Levels, clipping, and gamma problems alone would require at least 3 or 4 popular filters alone, and none of them address noise or other glitches. Those filters would be ColorYUV, Levels, SmoothAdjust, and Tweak -- not to mention that ColorYUV itself provides 19 options, and SmoothAdjust provides multiple filters of its own with countless options more. What would you do about common problems like excessive interlace combing, macroblocks, aliasing, individual oversaturated colors, dropouts, frame hopping, or object shimmer, all ubiquitous defects that need specific filters?
I commonly work with VHS caps that require more than a dozen popular Avisynth and
Virtualdub filters to clean up. Color correction? I can advise at least 4 essentials in
VirtualDub and have used more. QTGMC, often used for a variety of fixes, requires a dozen or so support files that are essential stand-alone filters in their own right (dfttest, FFT3D, RGtools, NNEDI3, and MVtools to mention some). If your video is telecined and requires progressive input for cleanup, you can forget about deinterlace and keep TIVTC in your plugins. There are many more "top" filters, most of them for specific problems. These filters would include awarpsharp, CheckMate, chubbyrain2, DeBlock_QED, the dither tools package, GradFun3, DeHalo_Alpha, LimitedSharpenFaster, RemapFrames, vInverse, Stab variants, ChromaShift, FixVHSoversharp, ReplaceFramesMC, Santiag, RemoveSpots variants, RemoveDirt variants, TemporalSoften, and industrial-strength stalwarts like TemporalDegrain, MCTemporalDenoise, and MDegrain variants, and VirtualDub's CamcorderColorDenoise, SmartSmoother, and TemporalSmoother, just to mention some plugins that I use again and again.

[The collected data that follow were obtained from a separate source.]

`config.mk`:
```
export PLATFORM = sky130hd
export DESIGN_NAME = hilbert_envelope_detector_top
export DESIGN_NICKNAME = d
export VERILOG_FILES = /design/src/hdl/hed_pkg.sv /design/src/hdl/hed_mac.sv /design/src/hdl/hed_isqrt.sv /design/src/hdl/hilbert_envelope_detector_top.sv
export SDC_FILE = /design/constraint.sdc
export NUM_CORES = 2
export LEC_CHECK = 0
export BUFFER_PORTS_ARGS = -buffer_cell sky130_fd_sc_hd__buf_2
export CAP_MARGIN = 20
export CORE_ASPECT_RATIO = 0.9
export CORE_MARGIN = 1.5
export CORE_UTILIZATION = 59
export CTS_CLUSTER_DIAMETER = 30
export CTS_CLUSTER_SIZE = 14
export DETAILED_ROUTE_END_ITERATION = 10
export PLACE_DENSITY = 0.84
export SYNTH_ARGS = -nofsm -noshare
export SYNTH_HDL_FRONTEND = slang
export SYNTH_SLANG_ARGS = --single-unit
```
`constraint.sdc`:
```
create_clock -name clock -period 7.1 [get_ports clock]
set_input_delay 0.71 -clock clock [delete_from_list [all_inputs] [get_ports clock]]
set_output_delay 0.71 -clock clock [all_outputs]
set_load 0.1 [all_outputs]
```
`src/hdl/hed_pkg.sv`:
```
// Shared types, constants and the Hilbert tap table for the envelope detector.
// Depends on nothing; every other file in hdl imports it.
package hed_pkg;

   localparam int SAMPLE_W   = 16;   // RF sample width
   localparam int QUAD_W     = 18;   // quadrature result width
   localparam int ENV_W      = 17;   // envelope result width
   localparam int HIST_DEPTH = 30;   // past samples kept per block
   localparam int PTR_W      = 5;    // history address / count width
   localparam int TAP_PAIRS  = 15;   // nonzero (odd) taps
   localparam int TAP_IDX_W  = 4;
   localparam int TAP_W      = 16;
   localparam int PROD_W     = 32;
   localparam int ACC_W      = 34;
   localparam int FRAC_BITS  = 15;
   localparam int MAC_LAST   = TAP_PAIRS + 2;  // sequencer count with final sum
   localparam int CNT_W      = 5;
   localparam int RAD_W      = 36;   // radicand width, even
   localparam int ROOT_W     = RAD_W / 2;
   localparam int REM_W      = ROOT_W + 3;
   localparam int STEP_W     = 5;

   localparam logic [ENV_W-1:0] ENV_MAX = {ENV_W{1'b1}};

   typedef enum logic {
      MAC_IDLE,
      MAC_RUN
   } hed_mac_state_type;

   typedef enum logic [2:0] {
      SQ_IDLE,
      SQ_MUL,
      SQ_SUM,
      SQ_ITER,
      SQ_DONE
   } hed_sq_state_type;

   typedef struct packed {
      logic                       done;
      logic signed [QUAD_W-1:0]   quad;
      logic signed [SAMPLE_W-1:0] sample;
   } hed_mac_res_type;

   typedef struct packed {
      logic             valid;
      logic [ENV_W-1:0] env;
   } hed_env_res_type;

   // Odd taps k = 2*idx+1 of the Q1.15 Hilbert table; even taps are zero.
   function automatic logic signed [TAP_W-1:0] hed_tap(input logic [TAP_IDX_W-1:0] idx);
      logic signed [TAP_W-1:0] t;
      case (idx)
         4'd0:    t = -16'sd804;
         4'd1:    t = -16'sd896;
         4'd2:    t = -16'sd1019;
         4'd3:    t = -16'sd1188;
         4'd4:    t = -16'sd1441;
         4'd5:    t = -16'sd1862;
         4'd6:    t = -16'sd2687;
         4'd7:    t = -16'sd5297;
         4'd8:    t = -16'sd20861;
         4'd9:    t = 16'sd20861;
         4'd10:   t = 16'sd5297;
         4'd11:   t = 16'sd2687;
         4'd12:   t = 16'sd1862;
         4'd13:   t = 16'sd1441;
         4'd14:   t = 16'sd1188;
         default: t = '0;
      endcase
      return t;
   endfunction

endpackage

```
`src/hdl/hed_mac.sv`:
```
// History memory with its write pointer and fill count, plus the shared MAC
// that forms the quadrature value. Depends on hed_pkg.
module hed_mac (
   input  logic                                clock,
   input  logic                                reset,
   input  logic                                start,
   input  logic signed [hed_pkg::SAMPLE_W-1:0] sample,
   input  logic                                block_start,
   output hed_pkg::hed_mac_res_type            res
);
   import hed_pkg::*;

   logic signed [SAMPLE_W-1:0] hist_mem [HIST_DEPTH];

   hed_mac_state_type          state_ff, state_in;
   logic [CNT_W-1:0]           t_ff;
   logic [PTR_W-1:0]           wp_ff;
   logic [PTR_W-1:0]           cnt_ff;
   logic signed [SAMPLE_W-1:0] x_ff;
   logic signed [SAMPLE_W-1:0] rd_data_ff;
   logic [TAP_IDX_W-1:0]       m1_ff;
   logic                       v1_ff;
   logic signed [PROD_W-1:0]   prod_ff;
   logic                       v2_ff;
   logic signed [ACC_W-1:0]    acc_ff;
   logic signed [QUAD_W-1:0]   q_ff;
   logic                       done_ff;

   logic                       start_go;
   logic                       issue_en;
   logic                       finish;
   logic [PTR_W-1:0]           back_dist;
   logic [PTR_W:0]             addr_wrap;
   logic [PTR_W-1:0]           rd_addr;
   logic                       take_tap;
   logic signed [ACC_W-1:0]    acc_sh;
   logic signed [QUAD_W-1:0]   q_sat;

   // distance back from the write pointer: 2*m+1
   assign back_dist = {t_ff[TAP_IDX_W-1:0], 1'b1};
   assign addr_wrap = {1'b0, wp_ff} + (PTR_W+1)'(HIST_DEPTH) - {1'b0, back_dist};
   assign rd_addr   = (wp_ff >= back_dist) ? (wp_ff - back_dist) : addr_wrap[PTR_W-1:0];
   assign take_tap  = v1_ff && ({m1_ff, 1'b1} <= cnt_ff);

   assign acc_sh = acc_ff >>> FRAC_BITS;
   always_comb begin
      if (acc_sh > ACC_W'(2**(QUAD_W-1) - 1)) begin
         q_sat = {1'b0, {(QUAD_W-1){1'b1}}};
      end else if (acc_sh < -ACC_W'(2**(QUAD_W-1))) begin
         q_sat = {1'b1, {(QUAD_W-1){1'b0}}};
      end else begin
         q_sat = acc_sh[QUAD_W-1:0];
      end
   end

   always_comb begin
      state_in = state_ff;
      unique case (state_ff)
         MAC_IDLE: if (start) state_in = MAC_RUN;
         MAC_RUN:  if (t_ff == CNT_W'(MAC_LAST)) state_in = MAC_IDLE;
         default:  state_in = MAC_IDLE;
      endcase
   end

   always_comb begin
      start_go = (state_ff == MAC_IDLE) && start;
      issue_en = (state_ff == MAC_RUN) && (t_ff < CNT_W'(TAP_PAIRS));
      finish   = (state_ff == MAC_RUN) && (t_ff == CNT_W'(MAC_LAST));
   end

   // memory port: one registered read, one write
   always_ff @(posedge clock) begin
      if (issue_en) begin
         rd_data_ff <= hist_mem[rd_addr];
      end
      if (finish) begin
         hist_mem[wp_ff] <= x_ff;
      end
   end

   always_ff @(posedge clock) begin
      if (reset) begin
         state_ff <= MAC_IDLE;
         t_ff     <= '0;
         wp_ff    <= '0;
         cnt_ff   <= '0;
         v1_ff    <= 1'b0;
         v2_ff    <= 1'b0;
         done_ff  <= 1'b0;
      end else begin
         state_ff <= state_in;
         v1_ff    <= issue_en;
         v2_ff    <= take_tap;
         done_ff  <= finish;
         if (start_go) begin
            t_ff <= '0;
         end else if (state_ff == MAC_RUN) begin
            t_ff <= t_ff + 1'b1;
         end
         if (start_go && block_start) begin
            cnt_ff <= '0;
         end else if (finish && (cnt_ff < PTR_W'(HIST_DEPTH))) begin
            cnt_ff <= cnt_ff + 1'b1;
         end
         if (finish) begin
            wp_ff <= (wp_ff == PTR_W'(HIST_DEPTH - 1)) ? '0 : wp_ff + 1'b1;
         end
      end
   end

   always_ff @(posedge clock) begin
      m1_ff <= t_ff[TAP_IDX_W-1:0];
      if (take_tap) begin
         prod_ff <= hed_tap(m1_ff) * rd_data_ff;
      end else begin
         prod_ff <= '0;
      end
      if (start_go) begin
         x_ff   <= sample;
         acc_ff <= '0;
      end else if (v2_ff) begin
         acc_ff <= acc_ff + ACC_W'(prod_ff);
      end
      if (finish) begin
         q_ff <= q_sat;
      end
   end

   assign res = '{done: done_ff, quad: q_ff, sample: x_ff};

endmodule

```
`src/hdl/hed_isqrt.sv`:
```
// Squares sample and quadrature, sums them and takes the floor root one
// result bit per cycle; holds the saturated envelope until taken. Depends on hed_pkg.
module hed_isqrt (
   input  logic                     clock,
   input  logic                     reset,
   input  hed_pkg::hed_mac_res_type mac_res,
   input  logic                     take,
   output hed_pkg::hed_env_res_type env_res
);
   import hed_pkg::*;

   hed_sq_state_type      state_ff, state_in;
   logic [SAMPLE_W:0]     ax_ff;
   logic [QUAD_W-1:0]     aq_ff;
   logic [2*SAMPLE_W+1:0] sx_ff;
   logic [2*QUAD_W-1:0]   sq_ff;
   logic [RAD_W-1:0]      rad_ff;
   logic [REM_W-1:0]      rem_ff;
   logic [ROOT_W-1:0]     root_ff;
   logic [STEP_W-1:0]     step_ff;

   logic [SAMPLE_W:0]     x_ext;
   logic [REM_W-1:0]      rem_try;
   logic [REM_W-1:0]      trial;
   logic                  last_step;

   assign x_ext     = {mac_res.sample[SAMPLE_W-1], mac_res.sample};
   assign rem_try   = {rem_ff[REM_W-3:0], rad_ff[RAD_W-1 -: 2]};
   assign trial     = REM_W'({root_ff, 2'b01});
   assign last_step = (step_ff == STEP_W'(ROOT_W - 1));

   always_comb begin
      state_in = state_ff;
      unique case (state_ff)
         SQ_IDLE: if (mac_res.done) state_in = SQ_MUL;
         SQ_MUL:  state_in = SQ_SUM;
         SQ_SUM:  state_in = SQ_ITER;
         SQ_ITER: if (last_step) state_in = SQ_DONE;
         SQ_DONE: if (take) state_in = SQ_IDLE;
         default: state_in = SQ_IDLE;
      endcase
   end

   always_comb begin
      env_res.valid = (state_ff == SQ_DONE);
      env_res.env   = (root_ff > ROOT_W'(ENV_MAX)) ? ENV_MAX : root_ff[ENV_W-1:0];
   end

   always_ff @(posedge clock) begin
      if (reset) begin
         state_ff <= SQ_IDLE;
         step_ff  <= '0;
      end else begin
         state_ff <= state_in;
         if (state_ff == SQ_SUM) begin
            step_ff <= '0;
         end else if (state_ff == SQ_ITER) begin
            step_ff <= step_ff + 1'b1;
         end
      end
   end

   always_ff @(posedge clock) begin
      if ((state_ff == SQ_IDLE) && mac_res.done) begin
         ax_ff <= x_ext[SAMPLE_W] ? (~x_ext + 1'b1) : x_ext;
         aq_ff <= mac_res.quad[QUAD_W-1] ? (~mac_res.quad + 1'b1) : mac_res.quad;
      end
      if (state_ff == SQ_MUL) begin
         sx_ff <= ax_ff * ax_ff;
         sq_ff <= aq_ff * aq_ff;
      end
      if (state_ff == SQ_SUM) begin
         rad_ff  <= RAD_W'(sx_ff) + RAD_W'(sq_ff);
         rem_ff  <= '0;
         root_ff <= '0;
      end else if (state_ff == SQ_ITER) begin
         rad_ff <= {rad_ff[RAD_W-3:0], 2'b00};
         if (rem_try >= trial) begin
            rem_ff  <= rem_try - trial;
            root_ff <= {root_ff[ROOT_W-2:0], 1'b1};
         end else begin
            rem_ff  <= rem_try;
            root_ff <= {root_ff[ROOT_W-2:0], 1'b0};
         end
      end
   end

endmodule

```
`src/hdl/hilbert_envelope_detector_top.sv`:
```
// Top level of the Hilbert FIR envelope detector: stream ports, busy
// tracking and the output register. Depends on hed_pkg, hed_mac, hed_isqrt.
//
//   channel | dir | handshake         | contents
//   req     | in  | req_tvalid/tready | tdata: sample; tuser: block_start
//   rsp     | out | rsp_tvalid/tready | tdata: quadrature, envelope
//
// One word in flight: after accept, rsp_tvalid rises once the word has passed the MAC
// walk over the history memory, magnitude capture, square and sum, the 18-step root
// and the output register; the next word is not taken before the last one has moved on.
// Reset clears the fill count so the history reads as zero; the memory itself
// is not cleared. req_tready rises again once the result moves into the output
// register, so a stalled rsp side holds at most one word plus one in work.
module hilbert_envelope_detector_top (
   input  logic        clock,
   input  logic        reset,
   input  logic        req_tvalid,
   output logic        req_tready,
   input  logic [15:0] req_tdata,   // [15:0] sample
   input  logic        req_tuser,   // block_start
   output logic        rsp_tvalid,
   input  logic        rsp_tready,
   output logic [39:0] rsp_tdata    // [17:0] quadrature, [34:18] envelope, [39:35] zero
);
   import hed_pkg::*;

   hed_mac_res_type  mac_res;
   hed_env_res_type  env_res;

   logic             busy_ff;
   logic             rsp_valid_ff;
   logic [QUAD_W-1:0] rsp_quad_ff;
   logic [ENV_W-1:0] rsp_env_ff;

   logic             accept;
   logic             take;

   assign req_tready = !busy_ff;
   assign accept     = req_tvalid && req_tready;
   // move the finished word out once the output register is free
   assign take       = env_res.valid && (!rsp_valid_ff || rsp_tready);

   hed_mac u_mac (
      .clock       (clock),
      .reset       (reset),
      .start       (accept),
      .sample      (req_tdata[SAMPLE_W-1:0]),
      .block_start (req_tuser),
      .res         (mac_res)
   );

   hed_isqrt u_isqrt (
      .clock   (clock),
      .reset   (reset),
      .mac_res (mac_res),
      .take    (take),
      .env_res (env_res)
   );

   always_ff @(posedge clock) begin
      if (reset) begin
         busy_ff      <= 1'b0;
         rsp_valid_ff <= 1'b0;
      end else begin
         if (accept) begin
            busy_ff <= 1'b1;
         end else if (take) begin
            busy_ff <= 1'b0;
         end
         if (take) begin
            rsp_valid_ff <= 1'b1;
         end else if (rsp_tready) begin
            rsp_valid_ff <= 1'b0;
         end
      end
   end

   // payload: hold while the word waits
   always_ff @(posedge clock) begin
      if (take) begin
         rsp_quad_ff <= mac_res.quad;
         rsp_env_ff  <= env_res.env;
      end
   end

   assign rsp_tvalid = rsp_valid_ff;
   assign rsp_tdata  = {5'b00000, rsp_env_ff, rsp_quad_ff};

endmodule

```
==> reports/results.txt <==
Final hold violation count - 0
Drt first pass iters - 8
Placed cells - 7023
Critical Path AT - 7230 ps
Initial antenna violation count - 3
Crit-path max FO - 17
Die area - 109000 µm²
Status - finished clean
Maxcap violations - 0
Vias in the first global route - 46400
DRC - 0
Initial drt markers - 4705
Worst-Margin Slew - 1140 ps
Slowest-stage cell, CP - edfxtp_1
Startpoint types - register
Power Internal - 16700 µW
Fillers - 7058
Routed vias - 43700
WP data required - 7610 ps
Comb pwr share - 52.3%
Routed len/inst - 20.8 µm
H-tree depth - 4
Tcrit/Tclk final - 94.6%
Critical path class - reg2reg
Global Route Usage Sum - 28.5%
Vert. Die Dim - 314 µm
Layout Cells excl Fill - 7318
Commonest non-fill, non-tap cell in the layout - inv_1
Count of final setup violators - 0
I/O pin cnt - 63
VDD IR max - 0.00181 V
Critical path cell sequence - nand2_1 -> inv_1 -> fa_1 -> inv_1 -> fa_1 -> fa_1 -> inv_1 -> fa_1 -> fa_1 -> inv_1 -> fa_1 -> inv_1 -> ha_1 -> a21oi_1 -> a21oi_1 -> nor2_1 -> a41oi_1 -> a21oi_1 -> o31ai_2 -> a21bo_2 -> a21oi_1 -> xnor2_1
Worst-Skew Late Latency - 810 ps
Syn. warnings - 0
Vias per inst - 5.97
Power per cell area - 393 nW/µm²
#FFs+latches synth - 855
GR Overflow Total - 0
Remaining antenna violation count - 0
Setup_tns - 0 ps
Post-synth top flop - edfxtp_1
Max-slew violation count - 0
Wire length of the first global-routing pass - 243000 µm
Root Buffer - clkbuf_16
Yosys top cell by area - edfxtp_1
Max stage delay on crit path - 670 ps
Switching power - 11100 µW
Worst path most repeated cell - fa_1
Post-synth EDFFs - 704
Cts bufs inserted - 149
Sequential area share after synthesis - 38.2%
Slew margin rel. - 23.6%
TritonCTS clock tree - yes
Core Area - 106000 µm²
Synth top area share - 33.4%
Number of buffers added on ports - 57
DPL Wire Length - 103000 µm
Min Tclk post-route - 6720 ps
Fraction of layout cells with a size suffix above 1 - 8.96%
Most frequent cells in the layout - 977 x inv_1, 704 x edfxtp_1, 673 x fa_1
Skew final - 71.8 ps
GPL Wtd Cong - 0.916
Seq pwr share - 20.4%
Switching Share - 40.0%
FFs w/ async S/R, synth - 0%
Pleak - 0.0309 µW
Detailed Route WL - 153000 µm
Cell row count - 113
Area growth from synthesis to layout - 12.0%
Clock-pin slew on the worst setup and hold paths - 50 ps
CP Capture Type - register
Number of different library cells in the post-synthesis netlist - 88
Starting Density - 59.7%
CTS Sinks - 855
Dominant cells by area after synthesis - edfxtp_1 33%, fa_1 21%, ha_1 8.3%, inv_1 5.8%, dfxtp_1 4.8%
Largest net degree at the start of global routing - 98
Final nets - 6927
Fmax - 149 MHz
Cell Area, Synth - 63300 µm²
RSZ-0062 raised after global routing - false
Mean post-synth cell area - 11.1 µm²
Buffer levels on the longest clock path - 3
Die width - 348 µm
Clock power frac - 27.4%
Gate Count Post-Synth - 5688
Worst Hold Class - in2reg
[what timing repair did]
item                       4_1_cts  5_1_grt
hold endpoints to repair         0        0
hold buffers                     0        0
setup endpoints to repair        0        3
resized for setup                0        2
buffers inserted                 0       16
[logic make-up after synthesis]
kind of cell | Yosys count | synth area share [%]
adder cells (fa/ha/maj) | 1094 | 29.6
AO/OA/AOI/OAI | 802 | 8.12
buffers and inverters | 1184 | 7.19
AND/OR/NAND/NOR | 1385 | 10.2
other | 1 | 0.00593
multiplexers | 149 | 3.59
flip-flops | 855 | 38.2
XOR/XNOR | 218 | 3.03
[final timing paths]
path | start | to | slack (ps) | cells after the start
worst max-delay path | u_isqrt.ax_ff[3]$_DFFE_PP_ | u_isqrt.sx_ff[31]$_DFFE_PP_ | 380 | 22
worst min-delay path | req_tdata[13] | u_mac.x_ff[13]$_DFFE_PP_ | 90 | 1
worst max register to register | u_isqrt.ax_ff[3]$_DFFE_PP_ | u_isqrt.sx_ff[31]$_DFFE_PP_ | 380 | 22
worst min register to register | u_isqrt.rem_ff[14]$_SDFFE_PP0N_ | u_isqrt.rem_ff[14]$_SDFFE_PP0N_ | 460 | 2
[worst max-delay path, delay by kind of cell (launching register included)]
family                   cells  cell delay (ps)
AO/OA/AOI/OAI                7             1620
flip-flops                   1              670
adder cells (fa/ha/maj)      7             3420
AND/OR/NAND/NOR              2              290
XOR/XNOR                     1              130
buffers and inverters        5              300
[synthesized netlist by cell type, types with 6 or more instances]
cell and number:
o221ai_1 17, o21bai_1 13, clkbuf_1 151, nor4_1 6, nand3_1 76, a21boi_0 7, buf_1 13, a31oi_1 36
o31ai_1 29, and3_1 25, a211oi_1 21, a21o_1 83, ha_1 421, mux4_2 62, mux2i_1 83, o22ai_1 17
fa_1 673, buf_4 10, a32oi_1 32, o21a_1 31, nand3b_1 9, and2_1 232, o211ai_1 35, inv_1 979
nand4_1 24, or2_2 10, nand2b_1 27, nor2_1 248, o31a_1 6, buf_2 21, nor2b_1 35, dfxtp_1 151
edfxtp_1 704, o2111ai_1 7, nor3b_1 8, nand2_1 595, nor3_1 52, o21ai_0 195, xor2_1 59, xnor2_1 158
a21oi_1 162, o21ai_1 52, or3_1 16
[registers in the layout, indices dropped and copies added, names as in the netlist, 16 cells and up, named ones only]
signal and cells:
rsp_env_ff 17, u_isqrt.sx_ff 33, u_isqrt.sq_ff 35, u_isqrt.root_ff 18, u_mac.hist_mem 480, u_mac.q_ff 18, u_mac.prod_ff 32, u_isqrt.rad_ff 36
u_isqrt.aq_ff 18, u_mac.acc_ff 34, u_isqrt.rem_ff 19, u_mac.rd_data_ff 16, u_mac.x_ff 16, u_isqrt.ax_ff 17, rsp_quad_ff 18
[through the flow]
stage | utilization, % | total power, µW | setup slack [ps] | instance area (µm²) | hold slack, ps
floorplan | - | 17100 | 677 | 63300 | 386
global placement | 61.6 | 19300 | 525 | 65200 | 448
detailed placement | 61.6 | 19900 | 371 | 65200 | 461
CTS | 66.7 | 27600 | 300 | 70600 | 54.3
global route | 66.9 | 29700 | 79.8 | 70800 | 58.7
finish | 66.9 | 27800 | 380 | 70800 | 86.8
[metal layers]
layer  track usage [%]  up-vias  wire [µm]
met5                 0        -          0
met4              14.8        0       7610
met3              5.53      519      13400
met2              47.7     2256      75300
met1              35.3    21700      56200
li1                  -    19200          -
[cell type report]
cell class,instances,area (µm²),share of cell area (%)
Sequential cell,855,24200,34.1
Clock inverter,110,1590,2.24
Antenna cell,1,2.50,0.00353
Inverter,985,3700,5.22
Timing Repair Buffer,167,1160,1.64
Multi-Input combinational cell,3654,34600,48.9
Tap cell,1380,1730,2.44
Clock buffer,166,3840,5.43
[power groups by stage]
| stage | clock [µW] | sequential [µW] | combinational [µW] |
|---|---|---|---|
| final | 7610 | 5660 | 14500 |
| after global routing | 7890 | 5660 | 16200 |
| after CTS | 7650 | 5660 | 14300 |
| after detailed placement | 0 | 5750 | 14100 |
| after global placement | 0 | 5750 | 13500 |
| after floorplan | 0 | 5710 | 11400 |
Power figures use the tool's default switching activity.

5 filters wouldn't come close to making a useful toolkit for typical VHS problems. Browse through some of the restoration projects here and in other forums, and you'll see what I mean. But you're right when you say that the better way to get a handle on how many problems to solve is to post samples and see what has to be done with them. Any two samples would pose common problems, yet each of the two would also pose unique defects that require different fixes and techniques. One might need very little work, the other might need more.
Short answer:
There is no one-size-fits-all toolkit.